── PROVIDED MATERIAL ──
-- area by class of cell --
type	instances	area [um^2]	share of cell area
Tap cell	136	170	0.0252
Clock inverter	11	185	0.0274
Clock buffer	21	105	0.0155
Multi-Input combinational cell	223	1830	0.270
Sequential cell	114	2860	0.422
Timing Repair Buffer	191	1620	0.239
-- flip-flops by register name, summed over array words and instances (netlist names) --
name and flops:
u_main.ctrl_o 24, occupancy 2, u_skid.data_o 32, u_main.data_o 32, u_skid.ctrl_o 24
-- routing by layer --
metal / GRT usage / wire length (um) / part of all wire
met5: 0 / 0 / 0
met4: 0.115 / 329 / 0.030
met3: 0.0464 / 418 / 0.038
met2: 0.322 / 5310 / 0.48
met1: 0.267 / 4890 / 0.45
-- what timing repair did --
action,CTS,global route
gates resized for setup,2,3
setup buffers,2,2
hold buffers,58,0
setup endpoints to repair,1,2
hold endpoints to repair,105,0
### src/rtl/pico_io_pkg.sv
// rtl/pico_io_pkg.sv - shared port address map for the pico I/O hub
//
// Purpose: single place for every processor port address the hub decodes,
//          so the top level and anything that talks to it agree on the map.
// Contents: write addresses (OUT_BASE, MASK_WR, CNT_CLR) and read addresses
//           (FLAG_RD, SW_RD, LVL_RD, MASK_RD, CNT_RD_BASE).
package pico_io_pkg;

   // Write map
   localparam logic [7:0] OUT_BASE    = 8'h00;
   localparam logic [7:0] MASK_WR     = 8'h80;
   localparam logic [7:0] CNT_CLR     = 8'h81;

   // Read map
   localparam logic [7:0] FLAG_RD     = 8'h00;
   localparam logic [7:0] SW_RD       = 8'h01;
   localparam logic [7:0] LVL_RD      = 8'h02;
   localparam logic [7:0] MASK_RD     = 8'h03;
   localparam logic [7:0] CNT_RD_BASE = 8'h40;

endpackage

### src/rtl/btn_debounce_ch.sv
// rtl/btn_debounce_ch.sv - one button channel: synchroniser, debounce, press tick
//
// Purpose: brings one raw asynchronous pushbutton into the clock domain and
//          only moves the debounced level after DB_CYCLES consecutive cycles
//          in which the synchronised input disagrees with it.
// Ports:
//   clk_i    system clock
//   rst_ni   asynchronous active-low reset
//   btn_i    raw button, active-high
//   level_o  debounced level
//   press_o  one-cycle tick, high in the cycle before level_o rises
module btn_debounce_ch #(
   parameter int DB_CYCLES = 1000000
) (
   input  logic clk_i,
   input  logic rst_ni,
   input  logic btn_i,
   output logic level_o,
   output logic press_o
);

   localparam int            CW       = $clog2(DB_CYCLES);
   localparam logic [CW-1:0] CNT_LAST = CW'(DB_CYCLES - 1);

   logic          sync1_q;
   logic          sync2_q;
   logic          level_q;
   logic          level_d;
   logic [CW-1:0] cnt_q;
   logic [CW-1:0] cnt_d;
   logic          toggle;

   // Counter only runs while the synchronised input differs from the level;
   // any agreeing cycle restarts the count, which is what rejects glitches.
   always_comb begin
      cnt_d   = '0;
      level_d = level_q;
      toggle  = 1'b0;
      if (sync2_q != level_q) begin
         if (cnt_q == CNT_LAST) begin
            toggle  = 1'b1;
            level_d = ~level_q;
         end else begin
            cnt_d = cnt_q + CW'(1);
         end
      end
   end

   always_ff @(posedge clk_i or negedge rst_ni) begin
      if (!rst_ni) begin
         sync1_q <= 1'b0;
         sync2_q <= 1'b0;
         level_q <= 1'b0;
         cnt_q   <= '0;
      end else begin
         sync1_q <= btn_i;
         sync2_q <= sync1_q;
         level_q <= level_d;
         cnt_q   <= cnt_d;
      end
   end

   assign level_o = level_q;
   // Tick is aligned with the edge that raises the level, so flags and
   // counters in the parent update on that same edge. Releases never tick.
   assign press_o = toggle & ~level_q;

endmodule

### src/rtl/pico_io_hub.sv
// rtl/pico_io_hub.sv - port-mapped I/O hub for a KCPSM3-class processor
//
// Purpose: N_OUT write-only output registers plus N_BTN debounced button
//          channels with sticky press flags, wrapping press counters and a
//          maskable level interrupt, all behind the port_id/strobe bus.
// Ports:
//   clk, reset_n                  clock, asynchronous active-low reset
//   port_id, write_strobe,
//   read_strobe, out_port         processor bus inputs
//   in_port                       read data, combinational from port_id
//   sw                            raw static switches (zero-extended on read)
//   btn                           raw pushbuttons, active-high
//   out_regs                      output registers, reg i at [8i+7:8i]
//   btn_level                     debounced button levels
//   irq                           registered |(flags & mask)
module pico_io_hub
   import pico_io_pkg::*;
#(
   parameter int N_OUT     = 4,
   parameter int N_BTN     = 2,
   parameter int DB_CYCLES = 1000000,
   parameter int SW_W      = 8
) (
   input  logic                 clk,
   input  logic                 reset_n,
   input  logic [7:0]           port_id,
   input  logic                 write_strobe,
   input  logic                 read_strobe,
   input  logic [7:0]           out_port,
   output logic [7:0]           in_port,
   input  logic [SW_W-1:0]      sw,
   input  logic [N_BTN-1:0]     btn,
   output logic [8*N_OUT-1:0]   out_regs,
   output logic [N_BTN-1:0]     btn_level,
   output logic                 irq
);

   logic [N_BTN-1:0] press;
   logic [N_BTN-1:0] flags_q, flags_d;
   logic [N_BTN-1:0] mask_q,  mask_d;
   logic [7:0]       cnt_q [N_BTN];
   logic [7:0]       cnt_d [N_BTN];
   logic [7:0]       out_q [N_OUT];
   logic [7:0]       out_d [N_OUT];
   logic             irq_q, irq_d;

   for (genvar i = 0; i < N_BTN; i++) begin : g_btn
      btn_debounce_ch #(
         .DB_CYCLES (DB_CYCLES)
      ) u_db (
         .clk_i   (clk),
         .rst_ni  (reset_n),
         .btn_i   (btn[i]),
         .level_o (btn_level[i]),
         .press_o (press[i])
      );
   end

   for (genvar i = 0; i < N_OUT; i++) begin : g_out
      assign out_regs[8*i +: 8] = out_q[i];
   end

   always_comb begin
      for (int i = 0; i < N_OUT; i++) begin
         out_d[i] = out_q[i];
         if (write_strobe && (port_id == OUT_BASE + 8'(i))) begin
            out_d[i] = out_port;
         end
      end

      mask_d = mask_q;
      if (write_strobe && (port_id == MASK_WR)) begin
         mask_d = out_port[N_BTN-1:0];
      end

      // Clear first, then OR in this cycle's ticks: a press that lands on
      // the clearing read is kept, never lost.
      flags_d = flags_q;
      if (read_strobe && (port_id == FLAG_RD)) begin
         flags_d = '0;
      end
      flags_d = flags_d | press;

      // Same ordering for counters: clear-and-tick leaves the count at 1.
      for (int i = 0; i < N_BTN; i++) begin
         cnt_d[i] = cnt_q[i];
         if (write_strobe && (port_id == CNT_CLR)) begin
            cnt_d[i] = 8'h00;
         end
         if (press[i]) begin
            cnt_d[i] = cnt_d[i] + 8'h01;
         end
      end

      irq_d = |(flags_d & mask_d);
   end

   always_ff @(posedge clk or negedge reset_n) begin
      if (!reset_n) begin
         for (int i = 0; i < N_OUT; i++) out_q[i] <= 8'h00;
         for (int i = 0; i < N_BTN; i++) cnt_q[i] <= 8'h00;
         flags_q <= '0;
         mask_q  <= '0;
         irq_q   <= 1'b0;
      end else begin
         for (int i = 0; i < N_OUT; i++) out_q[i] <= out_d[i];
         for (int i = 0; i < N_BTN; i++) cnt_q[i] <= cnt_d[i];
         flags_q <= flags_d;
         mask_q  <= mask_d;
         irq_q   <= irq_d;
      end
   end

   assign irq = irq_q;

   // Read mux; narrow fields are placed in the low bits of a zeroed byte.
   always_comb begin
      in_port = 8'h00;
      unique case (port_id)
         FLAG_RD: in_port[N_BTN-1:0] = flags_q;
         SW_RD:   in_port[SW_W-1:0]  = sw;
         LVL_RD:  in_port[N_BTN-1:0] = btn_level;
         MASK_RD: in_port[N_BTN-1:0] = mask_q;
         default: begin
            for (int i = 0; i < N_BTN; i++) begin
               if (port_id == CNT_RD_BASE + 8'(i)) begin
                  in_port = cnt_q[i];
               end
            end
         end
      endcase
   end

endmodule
───
── PROVIDED MATERIAL ──
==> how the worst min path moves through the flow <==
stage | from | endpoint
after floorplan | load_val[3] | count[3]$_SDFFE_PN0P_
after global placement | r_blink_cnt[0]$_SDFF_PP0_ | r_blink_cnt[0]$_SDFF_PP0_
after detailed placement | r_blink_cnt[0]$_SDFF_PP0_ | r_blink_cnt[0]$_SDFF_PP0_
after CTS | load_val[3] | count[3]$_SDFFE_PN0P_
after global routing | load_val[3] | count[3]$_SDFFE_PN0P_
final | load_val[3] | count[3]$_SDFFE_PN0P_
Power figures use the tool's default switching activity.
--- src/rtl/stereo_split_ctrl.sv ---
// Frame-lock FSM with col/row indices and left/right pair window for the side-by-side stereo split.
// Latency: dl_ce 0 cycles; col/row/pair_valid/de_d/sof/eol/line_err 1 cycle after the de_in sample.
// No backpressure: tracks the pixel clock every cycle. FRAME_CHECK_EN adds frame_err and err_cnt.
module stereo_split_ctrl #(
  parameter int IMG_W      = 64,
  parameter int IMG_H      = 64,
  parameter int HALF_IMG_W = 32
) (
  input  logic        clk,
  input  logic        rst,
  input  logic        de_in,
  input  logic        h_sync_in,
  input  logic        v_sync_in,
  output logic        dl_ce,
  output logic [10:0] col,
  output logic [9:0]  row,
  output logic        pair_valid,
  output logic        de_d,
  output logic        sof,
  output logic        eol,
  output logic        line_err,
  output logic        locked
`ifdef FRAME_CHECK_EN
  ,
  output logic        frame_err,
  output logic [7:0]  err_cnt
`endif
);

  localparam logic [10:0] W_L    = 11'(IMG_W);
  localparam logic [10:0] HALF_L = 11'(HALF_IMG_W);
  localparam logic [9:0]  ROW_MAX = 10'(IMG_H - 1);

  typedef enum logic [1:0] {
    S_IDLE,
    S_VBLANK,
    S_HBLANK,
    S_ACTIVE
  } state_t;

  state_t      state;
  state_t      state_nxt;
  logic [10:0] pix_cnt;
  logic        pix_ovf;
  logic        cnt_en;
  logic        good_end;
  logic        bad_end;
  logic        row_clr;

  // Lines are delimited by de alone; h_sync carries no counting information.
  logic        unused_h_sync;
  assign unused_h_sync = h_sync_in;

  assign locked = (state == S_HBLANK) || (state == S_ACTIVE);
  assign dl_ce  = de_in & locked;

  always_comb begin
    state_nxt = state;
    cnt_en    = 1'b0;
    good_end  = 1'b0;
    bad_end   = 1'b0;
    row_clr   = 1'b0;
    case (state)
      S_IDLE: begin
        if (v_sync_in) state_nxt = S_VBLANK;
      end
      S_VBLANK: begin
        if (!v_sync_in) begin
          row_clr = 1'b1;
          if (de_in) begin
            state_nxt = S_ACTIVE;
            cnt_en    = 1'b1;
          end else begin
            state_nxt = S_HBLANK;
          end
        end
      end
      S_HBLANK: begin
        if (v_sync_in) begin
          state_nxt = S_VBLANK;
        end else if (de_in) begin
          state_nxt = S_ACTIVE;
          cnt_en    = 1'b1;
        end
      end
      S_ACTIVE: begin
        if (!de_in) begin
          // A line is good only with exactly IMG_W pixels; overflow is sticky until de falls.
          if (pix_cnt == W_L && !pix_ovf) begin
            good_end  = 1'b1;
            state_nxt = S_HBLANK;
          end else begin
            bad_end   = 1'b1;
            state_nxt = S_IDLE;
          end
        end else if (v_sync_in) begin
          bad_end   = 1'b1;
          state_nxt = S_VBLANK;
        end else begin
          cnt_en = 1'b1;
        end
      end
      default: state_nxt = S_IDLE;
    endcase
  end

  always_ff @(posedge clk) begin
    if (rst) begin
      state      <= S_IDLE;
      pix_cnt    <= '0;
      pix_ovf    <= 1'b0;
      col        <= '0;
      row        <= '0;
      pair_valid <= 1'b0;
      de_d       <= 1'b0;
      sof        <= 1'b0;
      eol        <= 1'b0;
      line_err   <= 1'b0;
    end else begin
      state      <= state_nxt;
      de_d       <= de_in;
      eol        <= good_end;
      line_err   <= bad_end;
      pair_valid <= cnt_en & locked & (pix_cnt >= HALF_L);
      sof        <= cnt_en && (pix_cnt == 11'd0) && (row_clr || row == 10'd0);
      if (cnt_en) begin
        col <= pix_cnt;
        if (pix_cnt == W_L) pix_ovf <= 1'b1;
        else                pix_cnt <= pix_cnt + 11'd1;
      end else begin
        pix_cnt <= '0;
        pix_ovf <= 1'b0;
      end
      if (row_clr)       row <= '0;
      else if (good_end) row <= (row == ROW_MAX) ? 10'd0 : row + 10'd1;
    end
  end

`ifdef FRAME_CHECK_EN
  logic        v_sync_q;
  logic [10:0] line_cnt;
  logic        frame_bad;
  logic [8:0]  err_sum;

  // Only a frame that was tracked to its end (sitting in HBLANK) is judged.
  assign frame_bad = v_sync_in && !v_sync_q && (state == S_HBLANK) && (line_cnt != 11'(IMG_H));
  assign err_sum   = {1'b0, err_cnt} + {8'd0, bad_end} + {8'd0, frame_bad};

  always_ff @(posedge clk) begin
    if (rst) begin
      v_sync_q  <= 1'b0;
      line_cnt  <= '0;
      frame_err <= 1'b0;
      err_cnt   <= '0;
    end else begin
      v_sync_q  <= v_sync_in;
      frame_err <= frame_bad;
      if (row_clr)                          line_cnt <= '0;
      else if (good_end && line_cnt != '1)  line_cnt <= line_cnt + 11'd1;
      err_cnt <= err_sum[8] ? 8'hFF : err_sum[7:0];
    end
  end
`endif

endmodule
───
── PROVIDED MATERIAL ──
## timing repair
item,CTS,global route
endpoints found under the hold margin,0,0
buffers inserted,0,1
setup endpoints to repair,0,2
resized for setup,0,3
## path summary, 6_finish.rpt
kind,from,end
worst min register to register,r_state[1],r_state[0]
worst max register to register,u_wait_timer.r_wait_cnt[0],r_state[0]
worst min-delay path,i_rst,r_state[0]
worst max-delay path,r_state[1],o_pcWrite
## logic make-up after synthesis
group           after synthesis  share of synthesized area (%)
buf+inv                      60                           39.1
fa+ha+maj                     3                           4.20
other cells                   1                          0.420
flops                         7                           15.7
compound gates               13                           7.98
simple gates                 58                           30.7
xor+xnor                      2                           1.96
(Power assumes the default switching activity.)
───
Respond with one number only: how many lines of the data contain "worst".

WRITTEN SOLUTION = 5